## Task statement
For this exercise, repeat the listing below from its first line through the line containing "stageBV <= 1'b0;", exactly as written.

── Supplied material

--- src/rtl/ddr_sio_pkg.sv ---
package ddr_sio_pkg;

  // Words per address; the datapath lane structure follows this count.
  localparam int BURST_LEN = 2;

  // Strobes from control to datapath, one bit each.
  typedef struct packed {
    logic capRdAddr;   // latch the read address (K-rise)
    logic capWord0;    // latch write word 0 (K-rise)
    logic commitWr;    // write both lanes using addr on the K-fall edge
    logic fetchRd;     // read the array (with forwarding) into stage A
    logic loadFirst;   // drive word 0 of the selected stage
    logic loadSecond;  // drive the held word 1
    logic useStageB;   // long latency: take the extra-delay stage
  } ctrlStrobes_t;

endpackage

--- src/rtl/ddr_sio_ctrl.sv ---
module ddr_sio_ctrl
  import ddr_sio_pkg::*;
(
  input  logic         clk,
  input  logic         rstN,
  input  logic         rdSelN,
  input  logic         wrSelN,
  input  logic         longLatency,
  output logic         kSlot,
  output logic         echoValid,
  output ctrlStrobes_t strobes
);

  logic phaseQ;
  logic rdPendQ;
  logic wrPendQ;
  logic stageAV;
  logic stageBV;
  logic secondQ;
  logic echoQ;
  logic firstV;

  // phaseQ==0: the coming edge is a K-rise edge.
  assign kSlot = ~phaseQ;
  assign firstV = longLatency ? stageBV : stageAV;

  always_ff @(posedge clk) begin
    if (!rstN) begin
      phaseQ  <= 1'b0;
      rdPendQ <= 1'b0;
      wrPendQ <= 1'b0;
      stageAV <= 1'b0;
      stageBV <= 1'b0;
      secondQ <= 1'b0;
      echoQ   <= 1'b0;
    end else begin
      phaseQ <= ~phaseQ;
      if (kSlot) begin
        rdPendQ <= ~rdSelN;
        wrPendQ <= ~wrSelN;
      end else begin
        rdPendQ <= 1'b0;
        wrPendQ <= 1'b0;
      end
      stageAV <= strobes.fetchRd;
      stageBV <= stageAV;
      secondQ <= firstV;
      echoQ   <= firstV | secondQ;
    end
  end

  always_comb begin
    strobes            = '0;
    strobes.capRdAddr  = kSlot & ~rdSelN;
    strobes.capWord0   = kSlot & ~wrSelN;
    strobes.commitWr   = ~kSlot & wrPendQ;
    strobes.fetchRd    = ~kSlot & rdPendQ;
    strobes.loadFirst  = firstV;
    strobes.loadSecond = secondQ;
    strobes.useStageB  = longLatency;
  end

  assign echoValid = echoQ;

  AST_PHASE_FALL: assert property (@(posedge clk) disable iff (!rstN)
    kSlot |=> !kSlot);
  AST_PHASE_RISE: assert property (@(posedge clk) disable iff (!rstN)
    !kSlot |=> kSlot);
  AST_LONG_LATENCY: assert property (@(posedge clk) disable iff (!rstN)
    (kSlot && !rdSelN && longLatency) |-> ##4 echoValid ##1 echoValid);
  AST_SHORT_LATENCY: assert property (@(posedge clk) disable iff (!rstN)
    (kSlot && !rdSelN && !longLatency) |-> ##3 echoValid ##1 echoValid);
  AST_BURST_TWO_WORDS: assert property (@(posedge clk) disable iff (!rstN)
    $rose(echoValid) |=> echoValid);

endmodule

--- src/rtl/ddr_sio_datapath.sv ---
module ddr_sio_datapath
  import ddr_sio_pkg::*;
#(
  parameter int WORD_W = 18,
  parameter int ADDR_W = 6
) (
  input  logic              clk,
  input  logic              rstN,
  input  logic [ADDR_W-1:0] addr,
  input  logic [WORD_W-1:0] wrData,
  input  ctrlStrobes_t      strobes,
  output logic [WORD_W-1:0] rdData
);

  localparam int DEPTH = 1 << ADDR_W;
  localparam int LANES = BURST_LEN;

  logic [ADDR_W-1:0]             rdAddrQ;
  logic [WORD_W-1:0]             word0Q;
  logic [WORD_W-1:0]             secondWordQ;
  logic [WORD_W-1:0]             rdDataQ;
  logic                          fwdHit;
  logic [LANES-1:0][WORD_W-1:0]  wrLane;
  logic [LANES-1:0][WORD_W-1:0]  srcLane;

  // Lane 0 was latched on K-rise; lane 1 is on the bus at the K-fall commit.
  assign wrLane[0] = word0Q;
  assign wrLane[1] = wrData;

  // Same-K-cycle write to the read address: hand the new words straight over.
  assign fwdHit = strobes.commitWr && (addr == rdAddrQ);

  always_ff @(posedge clk) begin
    if (strobes.capRdAddr) rdAddrQ <= addr;
    if (strobes.capWord0)  word0Q  <= wrData;
  end

  for (genvar g = 0; g < LANES; g++) begin : gLane
    logic [WORD_W-1:0] bankQ [DEPTH];
    logic [WORD_W-1:0] fetchWord;
    logic [WORD_W-1:0] stageAQ;
    logic [WORD_W-1:0] stageBQ;

    always_ff @(posedge clk) begin
      if (strobes.commitWr) bankQ[addr] <= wrLane[g];
    end

    assign fetchWord = fwdHit ? wrLane[g] : bankQ[rdAddrQ];

    always_ff @(posedge clk) begin
      if (strobes.fetchRd) stageAQ <= fetchWord;
      stageBQ <= stageAQ;
    end

    assign srcLane[g] = strobes.useStageB ? stageBQ : stageAQ;
  end

  always_ff @(posedge clk) begin
    if (!rstN) begin
      secondWordQ <= '0;
      rdDataQ     <= '0;
    end else begin
      if (strobes.loadFirst) secondWordQ <= srcLane[1];
      if (strobes.loadFirst)       rdDataQ <= srcLane[0];
      else if (strobes.loadSecond) rdDataQ <= secondWordQ;
      else                         rdDataQ <= '0;
    end
  end

  assign rdData = rdDataQ;

  AST_COMMIT_AFTER_WORD0: assert property (@(posedge clk) disable iff (!rstN)
    strobes.commitWr |-> $past(strobes.capWord0));
  AST_FETCH_AFTER_ADDR: assert property (@(posedge clk) disable iff (!rstN)
    strobes.fetchRd |-> $past(strobes.capRdAddr));

endmodule

--- src/rtl/ddr_sio_burst_sram.sv ---
module ddr_sio_burst_sram
  import ddr_sio_pkg::*;
#(
  parameter int WORD_W = 18,
  parameter int ADDR_W = 6
) (
  input  logic              clk,
  input  logic              rstN,
  input  logic              longLatency,
  input  logic [ADDR_W-1:0] addr,
  input  logic              rdSelN,
  input  logic              wrSelN,
  input  logic [WORD_W-1:0] wrData,
  output logic              kSlot,
  output logic [WORD_W-1:0] rdData,
  output logic              echoValid
);

  ctrlStrobes_t strobes;

  ddr_sio_ctrl u_ctrl (
    .clk         (clk),
    .rstN        (rstN),
    .rdSelN      (rdSelN),
    .wrSelN      (wrSelN),
    .longLatency (longLatency),
    .kSlot       (kSlot),
    .echoValid   (echoValid),
    .strobes     (strobes)
  );

  ddr_sio_datapath #(
    .WORD_W (WORD_W),
    .ADDR_W (ADDR_W)
  ) u_datapath (
    .clk     (clk),
    .rstN    (rstN),
    .addr    (addr),
    .wrData  (wrData),
    .strobes (strobes),
    .rdData  (rdData)
  );

  AST_IDLE_BUS_ZERO: assert property (@(posedge clk) disable iff (!rstN)
    !echoValid |-> (rdData == '0));

endmodule

--- config.mk ---
export PLATFORM = sky130hd
export DESIGN_NAME = ddr_sio_burst_sram
export DESIGN_NICKNAME = d
export VERILOG_FILES = /design/src/rtl/ddr_sio_pkg.sv /design/src/rtl/ddr_sio_ctrl.sv /design/src/rtl/ddr_sio_datapath.sv /design/src/rtl/ddr_sio_burst_sram.sv
export SDC_FILE = /design/constraint.sdc
export NUM_CORES = 2
export LEC_CHECK = 0
export ABC_AREA = 1
export BUFFER_PORTS_ARGS = -buffer_cell sky130_fd_sc_hd__buf_2
export CORE_UTILIZATION = 60
export CTS_CLUSTER_DIAMETER = 200
export DETAILED_ROUTE_END_ITERATION = 7
export PLACE_DENSITY_LB_ADDON = 0.12
export RECOVER_POWER = 50
export SYNTH_ARGS = -nofsm -noshare
export SYNTH_HDL_FRONTEND = slang
export SYNTH_HIERARCHICAL = 1
export SYNTH_SLANG_ARGS = --single-unit
export TNS_END_PERCENT = 30
--- constraint.sdc ---
create_clock -name clk -period 4.9 [get_ports clk]
set_input_delay 0 -clock clk [delete_from_list [all_inputs] [get_ports clk]]
set_output_delay 0 -clock clk [all_outputs]
set_load 0.005 [all_outputs]
==> out/metrics.csv <==
stage,metric,value,unit
floorplanning,ios,49,
clock_tree,cts_buffer_depth,3,
synthesis,yosysSeqAreaShare,75.12,%
worst_setup_path,max_stage_delay,2.90,ns
sta,hold_violations,0,
sta,tightest_slew,4.396,ns
floorplanning,core,159100,µm²
floorplanning,start_util,60.71,%
drt,ant_nets,0,
synthesis,syn-cell-area,96600,µm²
sta,fmax,0.2415,GHz
run,cap_violations,39,
floorplanning,dieArea,162600,µm²
synthesis,synth_cells,7937,
sta,setup_ws,0.7589,ns
worst_setup_path,endpoint_kind,flop,
sta,setup_viol_count_final,0,
place,io_buffer_count,48,
sta,maxSlewViolCount,2176,
place,dp_slack,1.554,ns
drt,wire_per_inst,26.72,µm
grt,grt_pass1_wl,398.8,mm
synthesis,yosys_warnings,6,
synthesis,ys_types,21,
clock_tree,cts_root_buf,clkbuf_16,
drt,dr_total_vias,64456,
power_and_ir_drop,p_leak,37.12,nW
drt,viasPerCell,6.285,
grt,gr-total-overflow,0,
outcome,violations,"max-capacitance violations, max-slew violations",
synthesis,synth_area_leaders,"edfxtp_1 (73%), nand3_1 (12%), nand2_1 (9.4%), dfxtp_1 (1.6%), buf_2 (1.5%)",
final_layout,syn_to_final_growth,10.60,%
worst_setup_path,slowest_stage,clkbuf_1,
floorplanning,die_h,403.3,µm
place,placedInstanceArea,99480,µm²
clock_tree,clk_latency,0.85,ns
final_layout,fin_nets,7945,
sta,grt_setup_unrepaired,no,
power_and_ir_drop,ir_worst_vdd,0.0004096,V
clock_tree,cts_setup_buffers,0,
place,dp_cells,9792,
synthesis,syn_nets,7966,
clock_tree,clk_pin_slew,0.06,ns
clock_tree,cts_resized,0,
worst_setup_path,cp-start-kind,flop,
final_layout,finalNonFillerCells,10255,
grt,antenna_found_initial,11,
worst_setup_path,path_max_fanout,65,
synthesis,synth-seq-cells,2443,
outcome,outcome,finished with violations,
place,dpl.hpwl,142.4,mm
floorplanning,dieWidth,403.3,µm
worst_hold_path,min_path_type,in -> reg,
grt,grtUsageTotal,33.59,%
synthesis,yosysTopAreaCell,edfxtp_1,
power_and_ir_drop,total_power,0.04272,W
clock_tree,cts.sinks,2443,
worst_setup_path,crit_arrival,4.17,ns
synthesis,synth_top_area_share,73.48,%
drt,drc,0,
clock_tree,cts_tree,done,
final_layout,drive_gt1_share,7.009,%
worst_setup_path,cp_num_buf_inv,1,
final_layout,design_area,106800,µm²
sta,fin_crit_sh,84.51,%
clock_tree,cts-buffers-inserted,234,
sta,slew-limit-headroom,-193.0,%
clock_tree,htreeDepth,4,
sta,finalSetupTns,0,ns
worst_setup_path,crit_chain,clkbuf_1,
grt,grt_max_degree,190,
sta,finalClockSkew,0.02338,ns
place,gp_congestion,0.9051,
clock_tree,cts.hold.buffers_added,33,
floorplanning,num_rows,146,
drt,wl,274.1,mm
synthesis,syn_area_per_cell,12.17,µm²
power_and_ir_drop,p_per_area,399.8,nW/µm²
grt,grt_pass1_vias,59639,
worst_setup_path,crit_family,buffers and inverters,
worst_setup_path,cp.required,4.93,ns
drt,first_iter_violations,9549,
sta,period_minus_slack,4.141,ns
worst_setup_path,critPathKind,reg -> reg,
drt,dr.pass1.iters,6,
## cell families (layout without fill, tap and decap cells)
family,Yosys count,after routing,synth area share [%]
simple gates,4862,4862,21.90
flops,2443,2443,75.12
other cells,0,5,0
buf+inv,554,721,2.564
compound gates,78,78,0.4184
## power by group
| group | switching [W] | internal (W) | leakage [nW] |
|---|---|---|---|
| clock network | 0.00751 | 0.00963 | 3.55 |
| logic | 0.00194 | 0.000566 | 11.7 |
| registers | 0.0000572 | 0.0230 | 21.9 |
## final cells by class
class | count | area [µm²]
clock buffer | 306 | 6322
fill | 11290 | 52270
multi-input combinational | 4940 | 22020
clock inverter | 118 | 884.6
sequential | 2443 | 72570
antenna | 5 | 12.51
inverter | 26 | 126.4
tap | 2146 | 2685
timing repair buffer | 271 | 2218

────

## Solution for this task
--- src/rtl/ddr_sio_pkg.sv ---
package ddr_sio_pkg;

  // Words per address; the datapath lane structure follows this count.
  localparam int BURST_LEN = 2;

  // Strobes from control to datapath, one bit each.
  typedef struct packed {
    logic capRdAddr;   // latch the read address (K-rise)
    logic capWord0;    // latch write word 0 (K-rise)
    logic commitWr;    // write both lanes using addr on the K-fall edge
    logic fetchRd;     // read the array (with forwarding) into stage A
    logic loadFirst;   // drive word 0 of the selected stage
    logic loadSecond;  // drive the held word 1
    logic useStageB;   // long latency: take the extra-delay stage
  } ctrlStrobes_t;

endpackage

--- src/rtl/ddr_sio_ctrl.sv ---
module ddr_sio_ctrl
  import ddr_sio_pkg::*;
(
  input  logic         clk,
  input  logic         rstN,
  input  logic         rdSelN,
  input  logic         wrSelN,
  input  logic         longLatency,
  output logic         kSlot,
  output logic         echoValid,
  output ctrlStrobes_t strobes
);

  logic phaseQ;
  logic rdPendQ;
  logic wrPendQ;
  logic stageAV;
  logic stageBV;
  logic secondQ;
  logic echoQ;
  logic firstV;

  // phaseQ==0: the coming edge is a K-rise edge.
  assign kSlot = ~phaseQ;
  assign firstV = longLatency ? stageBV : stageAV;

  always_ff @(posedge clk) begin
    if (!rstN) begin
      phaseQ  <= 1'b0;
      rdPendQ <= 1'b0;
      wrPendQ <= 1'b0;
      stageAV <= 1'b0;
      stageBV <= 1'b0;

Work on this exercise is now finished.